MAOAM:基於視覺語言模型的統一物體與材質選取
MAOAM: Unified Object and Material Selection with Vision-Language Models
June 2, 2026
作者: Jaden Park, Valentin Deschaintre, Jason Kuen, Kangning Liu, Iliyan Georgiev, Krishna Kumar Singh, Yong Jae Lee, Michael Fischer
cs.AI
摘要
選取是互動式影像編輯中的核心操作。為了實用,使用者應能透過文字或點擊式互動,指定並釐清所需的選取區域,且系統應不僅支援選取物體,還能選取其他準則,例如材質。基於材質的選取對於重新紋理化表面或編輯特定材質的實例等任務極具價值。然而,現有的基於視覺語言模型(VLM)的選取方法主要以物體為中心,且通常僅支援單一互動模態,限制了其適用性。為此,我們在本研究中提出「遮罩任意物體與材質」(MAOAM)框架,這是一個統一的選取框架,能夠在文字與點擊式互動中實現精確的物體及材質層級選取。MAOAM 利用帶有分割頭的視覺語言模型,從使用者提示中產生像素級精準的遮罩:視覺語言模型解讀使用者的選取意圖(物體或材質層級),並編碼視覺特徵、屬性及空間關係,而分割頭則將輸出標記解碼為遮罩。一個關鍵挑戰是缺乏附有文字標註的材質選取資料集。我們提出一個可擴展的資料生成流程:收集帶有材質遮罩的真實與合成影像,並利用視覺語言模型生成富含視覺語義的材質描述。
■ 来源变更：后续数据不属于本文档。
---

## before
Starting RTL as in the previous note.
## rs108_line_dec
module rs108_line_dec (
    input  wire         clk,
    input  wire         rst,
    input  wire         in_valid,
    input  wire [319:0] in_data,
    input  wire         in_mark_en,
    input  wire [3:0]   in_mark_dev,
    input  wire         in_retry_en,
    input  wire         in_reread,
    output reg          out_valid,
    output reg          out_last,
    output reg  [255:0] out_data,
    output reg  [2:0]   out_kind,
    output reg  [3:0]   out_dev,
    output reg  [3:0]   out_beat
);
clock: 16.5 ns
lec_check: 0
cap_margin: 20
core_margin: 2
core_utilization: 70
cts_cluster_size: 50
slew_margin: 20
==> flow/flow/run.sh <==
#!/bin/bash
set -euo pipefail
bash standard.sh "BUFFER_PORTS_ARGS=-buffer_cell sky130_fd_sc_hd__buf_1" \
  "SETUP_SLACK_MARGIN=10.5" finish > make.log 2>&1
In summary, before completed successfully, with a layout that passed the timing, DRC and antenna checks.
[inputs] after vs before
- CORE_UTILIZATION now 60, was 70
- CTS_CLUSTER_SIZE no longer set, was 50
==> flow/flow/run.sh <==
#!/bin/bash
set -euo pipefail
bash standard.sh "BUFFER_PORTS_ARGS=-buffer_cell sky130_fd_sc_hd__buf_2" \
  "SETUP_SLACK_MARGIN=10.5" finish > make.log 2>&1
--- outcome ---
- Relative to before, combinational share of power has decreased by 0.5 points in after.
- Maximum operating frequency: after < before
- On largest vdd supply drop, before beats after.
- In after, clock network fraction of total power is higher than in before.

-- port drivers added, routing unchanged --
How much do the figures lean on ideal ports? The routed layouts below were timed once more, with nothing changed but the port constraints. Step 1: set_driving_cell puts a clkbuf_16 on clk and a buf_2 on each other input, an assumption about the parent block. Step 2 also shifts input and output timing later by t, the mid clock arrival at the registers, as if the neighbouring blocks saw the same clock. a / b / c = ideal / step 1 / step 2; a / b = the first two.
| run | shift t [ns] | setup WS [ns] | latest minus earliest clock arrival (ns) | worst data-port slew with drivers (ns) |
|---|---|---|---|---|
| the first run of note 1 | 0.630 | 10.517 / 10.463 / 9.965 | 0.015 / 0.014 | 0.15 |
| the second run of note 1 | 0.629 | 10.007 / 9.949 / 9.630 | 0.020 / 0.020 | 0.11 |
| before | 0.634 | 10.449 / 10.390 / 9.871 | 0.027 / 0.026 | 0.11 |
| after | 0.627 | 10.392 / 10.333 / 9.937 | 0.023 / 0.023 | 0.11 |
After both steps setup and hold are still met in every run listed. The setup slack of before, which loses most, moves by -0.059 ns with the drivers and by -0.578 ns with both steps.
What follows belongs to an exercise in optimizing a design on an open flow for small area, a short achievable clock period and few clock cycles; a production flow would make more cautious choices. Function was checked by simulation only, so behaviour that the tests miss may differ from the original. No activity file was given, so power comes from the tool's default toggle rates.

$ cat flow/design.v
module ladle_tdiv_step #(
    parameter QB = 20
) (
    input  wire [10:0]   vc,
    input  wire [11:0]   rem_i,
    input  wire [QB-1:0] sh_i,
    output wire [11:0]   rem_o,
    output wire [QB-1:0] sh_o
);
    wire [12:0] t1 = {rem_i, sh_i[QB-1]};
    wire [12:0] o1 = {2'b00, vc} ^ {13{~rem_i[11]}};
    wire [12:0] r1 = t1 + o1 + {12'd0, ~rem_i[11]};
    wire [12:0] t2 = {r1[11:0], sh_i[QB-2]};
    wire [12:0] o2 = {2'b00, vc} ^ {13{~r1[12]}};
    wire [12:0] r2 = t2 + o2 + {12'd0, ~r1[12]};
    assign rem_o = r2[11:0];
    assign sh_o  = {sh_i[QB-3:0], ~r1[12], ~r2[12]};
endmodule
module ladle_wdiv_step (
    input  wire [111:0] dm,
    input  wire [9:0]   rem_i,
    input  wire [19:0]  sh_i,
    output reg  [9:0]   rem_o,
    output wire [19:0]  sh_o,
    output reg  [3:0]   dg
);
    wire [13:0] t = {rem_i, sh_i[19:16]};
    wire [13:0] mk [1:15];
    genvar k;
    generate
        for (k = 0; k < 8; k = k + 1) begin : g_odd
            assign mk[2*k+1] = dm[14*k +: 14];
        end
    endgenerate
    assign mk[2]  = {mk[1][12:0], 1'b0};
    assign mk[4]  = {mk[1][11:0], 2'b0};
    assign mk[8]  = {mk[1][10:0], 3'b0};
    assign mk[6]  = {mk[3][12:0], 1'b0};
    assign mk[12] = {mk[3][11:0], 2'b0};
    assign mk[10] = {mk[5][12:0], 1'b0};
    assign mk[14] = {mk[7][12:0], 1'b0};
    wire [14:0] df [1:15];
    wire [16:1] ge;
    assign ge[16] = 1'b0;
    generate
        for (k = 1; k < 16; k = k + 1) begin : g_cmp
            assign df[k] = {1'b0, t} - {1'b0, mk[k]};
            assign ge[k] = ~df[k][14];
        end
    endgenerate
    integer i;
    always @* begin
        dg = 4'd0;
        rem_o = (ge[1] ? 10'd0 : t[9:0]);
        for (i = 1; i < 16; i = i + 1)
            if (ge[i] & ~ge[i+1]) begin
                dg = dg | i[3:0];
                rem_o = rem_o | df[i][9:0];
            end
    end
    assign sh_o = {sh_i[15:0], dg};
endmodule
module ladle_div3 (
    input  wire [1:0] m_i,
    input  wire [3:0] dg,
    output reg  [3:0] q,
    output reg  [1:0] m_o
);
    always @* begin
        case ({m_i, dg})
            6'd0: begin q = 4'd0; m_o = 2'd0; end
            6'd1: begin q = 4'd0; m_o = 2'd1; end
            6'd2: begin q = 4'd0; m_o = 2'd2; end
            6'd3: begin q = 4'd1; m_o = 2'd0; end
            6'd4: begin q = 4'd1; m_o = 2'd1; end
            6'd5: begin q = 4'd1; m_o = 2'd2; end
            6'd6: begin q = 4'd2; m_o = 2'd0; end
            6'd7: begin q = 4'd2; m_o = 2'd1; end
            6'd8: begin q = 4'd2; m_o = 2'd2; end
            6'd9: begin q = 4'd3; m_o = 2'd0; end
            6'd10: begin q = 4'd3; m_o = 2'd1; end
            6'd11: begin q = 4'd3; m_o = 2'd2; end
            6'd12: begin q = 4'd4; m_o = 2'd0; end
            6'd13: begin q = 4'd4; m_o = 2'd1; end
            6'd14: begin q = 4'd4; m_o = 2'd2; end
            6'd15: begin q = 4'd5; m_o = 2'd0; end
            6'd16: begin q = 4'd5; m_o = 2'd1; end
            6'd17: begin q = 4'd5; m_o = 2'd2; end
            6'd18: begin q = 4'd6; m_o = 2'd0; end
            6'd19: begin q = 4'd6; m_o = 2'd1; end
            6'd20: begin q = 4'd6; m_o = 2'd2; end
            6'd21: begin q = 4'd7; m_o = 2'd0; end
            6'd22: begin q = 4'd7; m_o = 2'd1; end
            6'd23: begin q = 4'd7; m_o = 2'd2; end
            6'd24: begin q = 4'd8; m_o = 2'd0; end
            6'd25: begin q = 4'd8; m_o = 2'd1; end
            6'd26: begin q = 4'd8; m_o = 2'd2; end
            6'd27: begin q = 4'd9; m_o = 2'd0; end
            6'd28: begin q = 4'd9; m_o = 2'd1; end
            6'd29: begin q = 4'd9; m_o = 2'd2; end
            6'd30: begin q = 4'd10; m_o = 2'd0; end
            6'd31: begin q = 4'd10; m_o = 2'd1; end
            6'd32: begin q = 4'd10; m_o = 2'd2; end
            6'd33: begin q = 4'd11; m_o = 2'd0; end
            6'd34: begin q = 4'd11; m_o = 2'd1; end
            6'd35: begin q = 4'd11; m_o = 2'd2; end
            6'd36: begin q = 4'd12; m_o = 2'd0; end
            6'd37: begin q = 4'd12; m_o = 2'd1; end
            6'd38: begin q = 4'd12; m_o = 2'd2; end
            6'd39: begin q = 4'd13; m_o = 2'd0; end
            6'd40: begin q = 4'd13; m_o = 2'd1; end
            6'd41: begin q = 4'd13; m_o = 2'd2; end
            6'd42: begin q = 4'd14; m_o = 2'd0; end
            6'd43: begin q = 4'd14; m_o = 2'd1; end
            6'd44: begin q = 4'd14; m_o = 2'd2; end
            6'd45: begin q = 4'd15; m_o = 2'd0; end
            6'd46: begin q = 4'd15; m_o = 2'd1; end
            6'd47: begin q = 4'd15; m_o = 2'd2; end
            default: begin q = 4'd0; m_o = 2'd0; end
        endcase
    end
endmodule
我們透過多任務目標來訓練 MAOAM,涵蓋點擊與文字為基礎的選取,並輔以從材質描述衍生的輔助視覺問答任務,以促進更深層的材質理解。儘管模型僅以單一模態提示進行訓練,但在推理時結合文字與點擊,展現出選取能力的湧現性提升,從而實現靈活的影像編輯工作流程。實驗結果顯示,該方法在各種物體、材質及互動情境中能達到準確且一致的選取,凸顯其實際應用中的穩健性。
English
Selection is a core operation in interactive image editing. To be practical, a user should be able to specify and disambiguate the desired selection region through either text or click-based interactions, and the system should support selecting not only objects but also other criteria, such as materials. Material-based selection is valuable for tasks like re-texturing surfaces or editing instances of a specific material. However, existing vision-language-model (VLM) based selection methods are object-centric and typically support a single interaction modality, limiting their applicability. In this work, we thus present Mask Any Object And Material (MAOAM), a unified selection framework that enables precise object and material-level selection across both text- and click-based interactions. MAOAM leverages a VLM with a segmentation head to produce pixel-accurate masks from user prompts: the VLM interprets the user's selection intent (object or material-level) and encodes visual entities, attributes, and spatial relations, while the segmentation head decodes the output token into a mask. A key challenge is the lack of material selection datasets with text annotations. We propose a scalable data generation pipeline: we collect real and synthetic images with material masks, and leverage VLMs to generate material descriptions with rich visual-semantics. We train MAOAM with a multi-task objective over click and text-based selection, along with an auxiliary VQA task derived from the material descriptions to facilitate deeper material understanding. Despite being trained with uni-modal prompts, our model exhibits an emergent improvement in selection when combining text and clicks at inference, enabling flexible image editing workflows. Experiments demonstrate accurate and coherent selections across diverse objects, materials, and interaction scenarios, highlighting robustness in practice.